• What to work on
Please copy out all lines of the entries that contain the word "buffers".

----------

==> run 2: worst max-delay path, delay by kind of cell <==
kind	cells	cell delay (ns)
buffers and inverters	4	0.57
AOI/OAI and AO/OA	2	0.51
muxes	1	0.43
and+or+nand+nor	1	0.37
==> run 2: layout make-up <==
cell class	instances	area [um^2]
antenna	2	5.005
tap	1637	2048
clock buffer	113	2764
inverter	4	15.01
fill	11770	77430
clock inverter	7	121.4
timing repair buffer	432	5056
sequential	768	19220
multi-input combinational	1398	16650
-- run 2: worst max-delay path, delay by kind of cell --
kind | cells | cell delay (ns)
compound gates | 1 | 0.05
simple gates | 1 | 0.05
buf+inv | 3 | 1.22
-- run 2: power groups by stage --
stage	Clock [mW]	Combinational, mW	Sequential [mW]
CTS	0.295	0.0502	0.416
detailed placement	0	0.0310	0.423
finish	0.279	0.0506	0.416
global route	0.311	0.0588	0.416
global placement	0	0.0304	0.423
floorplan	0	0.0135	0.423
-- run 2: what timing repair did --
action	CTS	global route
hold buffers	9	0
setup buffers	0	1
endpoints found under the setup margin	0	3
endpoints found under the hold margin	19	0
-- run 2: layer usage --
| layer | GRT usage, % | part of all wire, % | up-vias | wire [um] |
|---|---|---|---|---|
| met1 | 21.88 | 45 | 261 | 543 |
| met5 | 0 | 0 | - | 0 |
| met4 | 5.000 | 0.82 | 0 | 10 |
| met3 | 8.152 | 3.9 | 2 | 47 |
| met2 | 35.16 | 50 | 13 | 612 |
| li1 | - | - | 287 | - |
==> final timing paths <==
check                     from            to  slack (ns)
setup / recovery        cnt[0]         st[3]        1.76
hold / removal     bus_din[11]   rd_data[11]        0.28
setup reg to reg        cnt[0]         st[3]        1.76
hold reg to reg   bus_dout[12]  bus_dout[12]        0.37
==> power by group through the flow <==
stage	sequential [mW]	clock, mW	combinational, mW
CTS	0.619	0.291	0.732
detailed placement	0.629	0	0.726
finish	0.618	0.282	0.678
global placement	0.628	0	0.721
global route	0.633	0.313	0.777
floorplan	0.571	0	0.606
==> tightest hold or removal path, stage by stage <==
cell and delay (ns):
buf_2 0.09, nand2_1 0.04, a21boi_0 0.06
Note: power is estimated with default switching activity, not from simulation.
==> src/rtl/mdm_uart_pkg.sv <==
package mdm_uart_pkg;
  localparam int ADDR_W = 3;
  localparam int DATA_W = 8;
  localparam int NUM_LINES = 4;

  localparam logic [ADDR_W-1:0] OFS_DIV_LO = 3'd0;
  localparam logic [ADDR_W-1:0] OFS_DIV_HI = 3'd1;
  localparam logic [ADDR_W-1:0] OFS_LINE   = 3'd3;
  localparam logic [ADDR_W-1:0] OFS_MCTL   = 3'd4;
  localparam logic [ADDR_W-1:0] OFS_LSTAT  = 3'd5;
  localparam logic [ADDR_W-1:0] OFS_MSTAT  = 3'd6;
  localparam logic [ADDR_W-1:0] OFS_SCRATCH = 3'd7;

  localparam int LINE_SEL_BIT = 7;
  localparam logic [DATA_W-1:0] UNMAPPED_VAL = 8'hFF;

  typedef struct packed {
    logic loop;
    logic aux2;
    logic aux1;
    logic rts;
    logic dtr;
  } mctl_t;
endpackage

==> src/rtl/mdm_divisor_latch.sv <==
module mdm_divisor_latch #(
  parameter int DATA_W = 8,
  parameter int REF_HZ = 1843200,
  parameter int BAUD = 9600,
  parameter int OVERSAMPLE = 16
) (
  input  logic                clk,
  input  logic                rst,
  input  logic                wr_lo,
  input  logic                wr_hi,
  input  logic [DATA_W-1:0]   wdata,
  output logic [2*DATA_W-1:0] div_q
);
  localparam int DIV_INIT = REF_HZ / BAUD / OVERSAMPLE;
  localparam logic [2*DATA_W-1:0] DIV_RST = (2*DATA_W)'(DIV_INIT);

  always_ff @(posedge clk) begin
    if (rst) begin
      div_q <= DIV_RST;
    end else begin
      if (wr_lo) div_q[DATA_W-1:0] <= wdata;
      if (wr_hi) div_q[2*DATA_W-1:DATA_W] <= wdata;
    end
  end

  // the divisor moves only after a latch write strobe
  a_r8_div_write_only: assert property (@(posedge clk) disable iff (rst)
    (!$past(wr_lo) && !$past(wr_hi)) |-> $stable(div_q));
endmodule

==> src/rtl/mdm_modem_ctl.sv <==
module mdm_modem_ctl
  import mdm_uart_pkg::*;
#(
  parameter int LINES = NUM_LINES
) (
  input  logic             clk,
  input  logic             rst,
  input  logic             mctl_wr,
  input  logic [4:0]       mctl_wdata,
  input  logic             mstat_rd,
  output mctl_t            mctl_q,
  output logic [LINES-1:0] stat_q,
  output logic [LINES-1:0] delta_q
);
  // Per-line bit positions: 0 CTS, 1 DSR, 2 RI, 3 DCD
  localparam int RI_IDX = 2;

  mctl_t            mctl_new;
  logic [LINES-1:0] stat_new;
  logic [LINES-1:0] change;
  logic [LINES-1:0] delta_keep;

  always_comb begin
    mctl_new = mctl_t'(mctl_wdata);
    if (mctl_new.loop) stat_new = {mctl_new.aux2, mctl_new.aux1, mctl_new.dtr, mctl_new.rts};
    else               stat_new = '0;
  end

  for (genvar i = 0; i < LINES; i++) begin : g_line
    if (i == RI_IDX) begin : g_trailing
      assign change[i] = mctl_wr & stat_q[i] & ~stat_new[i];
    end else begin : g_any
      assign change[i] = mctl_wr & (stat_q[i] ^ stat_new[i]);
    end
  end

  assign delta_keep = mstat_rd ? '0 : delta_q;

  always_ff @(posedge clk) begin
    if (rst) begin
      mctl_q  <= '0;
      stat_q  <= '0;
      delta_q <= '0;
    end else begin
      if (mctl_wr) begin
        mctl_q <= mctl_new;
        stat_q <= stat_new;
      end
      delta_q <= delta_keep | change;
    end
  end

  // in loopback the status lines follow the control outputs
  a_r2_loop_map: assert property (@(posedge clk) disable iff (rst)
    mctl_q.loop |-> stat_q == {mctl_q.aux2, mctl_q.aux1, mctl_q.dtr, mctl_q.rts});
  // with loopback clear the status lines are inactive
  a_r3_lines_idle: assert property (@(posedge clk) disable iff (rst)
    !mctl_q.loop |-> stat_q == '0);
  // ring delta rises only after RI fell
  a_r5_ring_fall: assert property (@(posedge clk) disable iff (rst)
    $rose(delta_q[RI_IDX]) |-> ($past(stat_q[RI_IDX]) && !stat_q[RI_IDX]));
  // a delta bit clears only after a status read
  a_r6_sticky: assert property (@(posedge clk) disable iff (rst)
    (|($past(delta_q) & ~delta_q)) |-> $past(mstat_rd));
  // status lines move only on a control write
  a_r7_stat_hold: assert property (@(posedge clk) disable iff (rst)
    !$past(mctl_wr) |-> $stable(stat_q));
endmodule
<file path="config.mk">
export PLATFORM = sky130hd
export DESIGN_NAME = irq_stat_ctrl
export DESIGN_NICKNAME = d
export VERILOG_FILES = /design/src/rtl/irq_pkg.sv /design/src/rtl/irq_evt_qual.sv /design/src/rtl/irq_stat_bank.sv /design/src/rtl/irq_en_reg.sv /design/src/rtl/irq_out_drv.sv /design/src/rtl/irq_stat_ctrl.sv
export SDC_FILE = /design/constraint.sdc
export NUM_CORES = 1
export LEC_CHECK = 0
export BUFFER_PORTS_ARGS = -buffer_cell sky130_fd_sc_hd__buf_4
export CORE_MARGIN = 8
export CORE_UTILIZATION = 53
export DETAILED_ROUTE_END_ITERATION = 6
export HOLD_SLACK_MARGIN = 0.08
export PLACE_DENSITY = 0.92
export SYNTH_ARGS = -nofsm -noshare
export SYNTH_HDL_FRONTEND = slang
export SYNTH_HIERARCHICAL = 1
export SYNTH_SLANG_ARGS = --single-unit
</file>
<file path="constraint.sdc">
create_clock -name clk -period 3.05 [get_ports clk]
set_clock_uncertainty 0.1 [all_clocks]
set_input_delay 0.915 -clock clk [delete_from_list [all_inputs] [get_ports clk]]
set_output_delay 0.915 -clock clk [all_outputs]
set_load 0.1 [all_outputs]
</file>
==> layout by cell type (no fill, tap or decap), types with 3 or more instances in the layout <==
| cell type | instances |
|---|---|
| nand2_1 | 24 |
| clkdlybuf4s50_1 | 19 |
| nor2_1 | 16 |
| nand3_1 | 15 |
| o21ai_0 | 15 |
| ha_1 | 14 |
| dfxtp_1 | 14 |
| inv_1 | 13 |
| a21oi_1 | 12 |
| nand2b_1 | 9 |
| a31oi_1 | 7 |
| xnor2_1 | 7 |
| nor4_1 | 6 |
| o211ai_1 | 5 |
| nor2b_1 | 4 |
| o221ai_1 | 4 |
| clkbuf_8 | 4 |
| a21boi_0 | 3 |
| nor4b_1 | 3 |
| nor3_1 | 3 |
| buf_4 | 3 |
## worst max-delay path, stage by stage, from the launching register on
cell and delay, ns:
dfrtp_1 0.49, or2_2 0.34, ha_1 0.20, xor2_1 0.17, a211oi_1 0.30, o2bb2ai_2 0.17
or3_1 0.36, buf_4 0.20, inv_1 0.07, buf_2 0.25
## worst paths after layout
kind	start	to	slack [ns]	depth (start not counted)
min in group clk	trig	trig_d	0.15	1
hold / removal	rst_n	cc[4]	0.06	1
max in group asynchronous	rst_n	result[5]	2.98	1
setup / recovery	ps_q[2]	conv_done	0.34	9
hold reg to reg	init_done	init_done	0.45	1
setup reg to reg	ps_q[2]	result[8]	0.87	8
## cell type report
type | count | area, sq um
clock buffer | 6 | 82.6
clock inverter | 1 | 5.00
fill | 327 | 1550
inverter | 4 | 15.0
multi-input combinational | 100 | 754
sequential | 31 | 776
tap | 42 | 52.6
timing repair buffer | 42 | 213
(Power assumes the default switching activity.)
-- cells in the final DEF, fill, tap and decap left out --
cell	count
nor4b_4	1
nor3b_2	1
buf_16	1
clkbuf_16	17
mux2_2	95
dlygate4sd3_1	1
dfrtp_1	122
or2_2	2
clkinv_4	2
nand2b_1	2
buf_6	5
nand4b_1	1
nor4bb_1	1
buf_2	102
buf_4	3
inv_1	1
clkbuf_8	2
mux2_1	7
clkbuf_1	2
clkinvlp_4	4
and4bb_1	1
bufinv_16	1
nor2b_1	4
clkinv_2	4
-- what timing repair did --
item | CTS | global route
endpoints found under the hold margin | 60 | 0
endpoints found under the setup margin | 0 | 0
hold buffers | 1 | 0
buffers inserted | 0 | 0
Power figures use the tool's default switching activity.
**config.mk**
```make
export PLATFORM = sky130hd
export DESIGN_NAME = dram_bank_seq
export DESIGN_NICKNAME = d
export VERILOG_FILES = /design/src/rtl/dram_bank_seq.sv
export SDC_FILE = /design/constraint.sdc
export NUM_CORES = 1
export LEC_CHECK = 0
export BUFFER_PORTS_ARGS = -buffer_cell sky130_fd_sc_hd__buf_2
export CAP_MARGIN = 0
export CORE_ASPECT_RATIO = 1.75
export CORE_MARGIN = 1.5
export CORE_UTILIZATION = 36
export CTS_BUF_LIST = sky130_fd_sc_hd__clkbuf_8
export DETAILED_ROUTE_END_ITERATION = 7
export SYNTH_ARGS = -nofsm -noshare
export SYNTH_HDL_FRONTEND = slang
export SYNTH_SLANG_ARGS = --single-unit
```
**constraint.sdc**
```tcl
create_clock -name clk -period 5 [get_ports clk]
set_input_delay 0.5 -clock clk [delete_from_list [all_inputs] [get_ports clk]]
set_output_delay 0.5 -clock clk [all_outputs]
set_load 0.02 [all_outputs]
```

----------

• Exercise result
buffers and inverters	4	0.57
hold buffers	9	0
setup buffers	0	1
hold buffers | 1 | 0
buffers inserted | 0 | 0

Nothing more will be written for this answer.